= Task brief =
Reproduce exactly the line that contains "export SYNTH_SLANG_ARGS = --single-unit" and all lines that follow it in the records below, ending with the last one.

Content starts

<file path="config.mk">
export PLATFORM = sky130hd
export DESIGN_NAME = conv_window_gen
export DESIGN_NICKNAME = d
export VERILOG_FILES = /design/src/rtl/conv_window_gen_pkg.sv /design/src/rtl/conv_window_gen_line_buffer.sv /design/src/rtl/conv_window_gen.sv
export SDC_FILE = /design/constraint.sdc
export NUM_CORES = 2
export LEC_CHECK = 0
export CORE_MARGIN = 2
export CORE_UTILIZATION = 45
export DETAILED_ROUTE_END_ITERATION = 8
export GPL_ROUTABILITY_DRIVEN = 0
export PLACE_DENSITY = 0.64
export SETUP_SLACK_MARGIN = 0.15
export SYNTH_ARGS = -nofsm -noshare
export SYNTH_HDL_FRONTEND = slang
export SYNTH_SLANG_ARGS = --single-unit
export TNS_END_PERCENT = 30
</file>
<file path="constraint.sdc">
create_clock -name clk -period 5.3 [get_ports clk]
set_input_delay 1.06 -clock clk [delete_from_list [all_inputs] [get_ports clk]]
set_output_delay 1.06 -clock clk [all_outputs]
set_load 0.05 [all_outputs]
</file>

Content ends

= Solution for this exercise =
export SYNTH_SLANG_ARGS = --single-unit
export TNS_END_PERCENT = 30
</file>
<file path="constraint.sdc">
create_clock -name clk -period 5.3 [get_ports clk]
set_input_delay 1.06 -clock clk [delete_from_list [all_inputs] [get_ports clk]]
set_output_delay 1.06 -clock clk [all_outputs]
set_load 0.05 [all_outputs]
</file>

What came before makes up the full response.